Answer FileIntellectual Property

Do I need to register my copyright to sue for infringement?

The answer, cited

Yes — for U.S. works, registration (not just application) must be in hand before filing suit. Copyright protection itself attaches automatically the moment an original work is fixed in tangible form (17 U.S.C. § 102); no notice or registration is needed to own the rights. But 17 U.S.C. § 411(a) makes registration a precondition to an infringement action, and the Supreme Court held in Fourth Estate v. Wall-Street.com (2019) 586 U.S. 296 that the Copyright Office must have actually acted on the application — expedited "special handling" exists for litigation deadlines, at a premium fee.
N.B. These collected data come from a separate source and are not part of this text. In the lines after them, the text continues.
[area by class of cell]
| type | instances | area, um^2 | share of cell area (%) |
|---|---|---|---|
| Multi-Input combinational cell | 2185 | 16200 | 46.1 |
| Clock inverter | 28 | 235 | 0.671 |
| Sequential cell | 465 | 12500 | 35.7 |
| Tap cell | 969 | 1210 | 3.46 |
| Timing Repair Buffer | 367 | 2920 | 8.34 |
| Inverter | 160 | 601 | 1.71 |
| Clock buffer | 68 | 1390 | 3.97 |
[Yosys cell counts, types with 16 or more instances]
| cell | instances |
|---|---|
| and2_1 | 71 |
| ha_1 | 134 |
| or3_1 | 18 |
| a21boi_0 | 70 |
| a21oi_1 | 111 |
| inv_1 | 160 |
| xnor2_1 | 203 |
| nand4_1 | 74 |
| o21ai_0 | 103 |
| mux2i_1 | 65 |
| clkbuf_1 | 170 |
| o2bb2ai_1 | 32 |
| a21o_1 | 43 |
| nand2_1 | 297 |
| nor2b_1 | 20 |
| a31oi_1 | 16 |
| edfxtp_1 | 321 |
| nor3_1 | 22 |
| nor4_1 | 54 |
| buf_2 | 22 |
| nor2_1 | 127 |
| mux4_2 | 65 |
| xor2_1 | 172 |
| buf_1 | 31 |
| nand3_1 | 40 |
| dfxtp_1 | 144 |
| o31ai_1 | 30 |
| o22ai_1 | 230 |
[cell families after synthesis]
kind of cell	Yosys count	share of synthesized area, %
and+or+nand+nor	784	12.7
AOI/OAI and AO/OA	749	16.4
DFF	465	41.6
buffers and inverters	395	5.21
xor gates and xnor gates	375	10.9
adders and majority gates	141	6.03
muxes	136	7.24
==> src/design/sma_cell.sv <==
module sma_cell #(
  parameter int unsigned W   = 64,
  parameter int unsigned IDX = 0
) (
  input  logic              clk,
  input  logic              rst_n,
  input  logic              up_valid,
  output logic              up_ready,
  input  sma_pkg::sma_ctl_t up_ctl,
  input  logic [W-1:0]      up_a,
  input  logic [W-1:0]      up_b,
  input  logic [W-1:0]      up_acc,
  input  logic [W-1:0]      up_q,
  input  logic [W-1:0]      up_ash,
  input  logic              up_sh_ovf,
  input  logic              up_ovf,
  output logic              dn_valid,
  input  logic              dn_ready,
  output sma_pkg::sma_ctl_t dn_ctl,
  output logic [W-1:0]      dn_a,
  output logic [W-1:0]      dn_b,
  output logic [W-1:0]      dn_acc,
  output logic [W-1:0]      dn_q,
  output logic [W-1:0]      dn_ash,
  output logic              dn_sh_ovf,
  output logic              dn_ovf
);
  import sma_pkg::*;

  logic              valid_r;
  sma_ctl_t          ctl_r;
  logic [W-1:0]      a_r, b_r, acc_r, q_r, ash_r;
  logic              sh_ovf_r, ovf_r;
  logic [W-1:0]      acc_nxt, q_nxt, ash_nxt;
  logic              sh_ovf_nxt, ovf_nxt;
  logic [W:0]        sum;
  logic [W:0]        trial;
  logic [W:0]        diff;
  logic              qbit;

  // The stage takes a new transfer when empty or when its content moves on.
  assign up_ready = !valid_r || dn_ready;

  // One step of shift-and-add multiply and one step of restoring divide.
  always_comb begin
    sum        = {1'b0, up_acc} + {1'b0, up_ash};
    trial      = {up_acc, up_a[W-1-IDX]};
    diff       = trial - {1'b0, up_b};
    qbit       = (trial >= {1'b0, up_b});
    q_nxt      = {up_q[W-2:0], qbit};
    ash_nxt    = {up_ash[W-2:0], 1'b0};
    sh_ovf_nxt = up_sh_ovf | up_ash[W-1];
    ovf_nxt    = up_ovf;
    acc_nxt    = up_acc;
    if (up_ctl.op == OP_MUL) begin
      if (up_b[IDX]) begin
        acc_nxt = sum[W-1:0];
        ovf_nxt = up_ovf | sum[W] | up_sh_ovf;
      end
    end else begin
      acc_nxt = qbit ? diff[W-1:0] : trial[W-1:0];
    end
  end

  always_ff @(posedge clk) begin
    if (!rst_n) begin
      valid_r <= 1'b0;
    end else if (up_ready) begin
      valid_r <= up_valid;
    end
  end

  always_ff @(posedge clk) begin
    if (up_ready && up_valid) begin
      ctl_r    <= up_ctl;
      a_r      <= up_a;
      b_r      <= up_b;
      acc_r    <= acc_nxt;
      q_r      <= q_nxt;
      ash_r    <= ash_nxt;
      sh_ovf_r <= sh_ovf_nxt;
      ovf_r    <= ovf_nxt;
    end
  end

  assign dn_valid  = valid_r;
  assign dn_ctl    = ctl_r;
  assign dn_a      = a_r;
  assign dn_b      = b_r;
  assign dn_acc    = acc_r;
  assign dn_q      = q_r;
  assign dn_ash    = ash_r;
  assign dn_sh_ovf = sh_ovf_r;
  assign dn_ovf    = ovf_r;

endmodule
Timing controls remedies too: under 17 U.S.C. § 412, statutory damages (up to $150,000 per work for willful infringement) and attorney fees are available only if the work was registered before the infringement began or within three months of first publication. Registering promptly is therefore cheap insurance. For claims up to $30,000, the Copyright Claims Board offers a small-claims alternative to federal court. Infringement claims run three years (17 U.S.C. § 507(b)).

Authority: 17 U.S.C. § 411; Fourth Estate v. Wall-Street.com (2019) 586 U.S. 296

Legal information, not legal advice.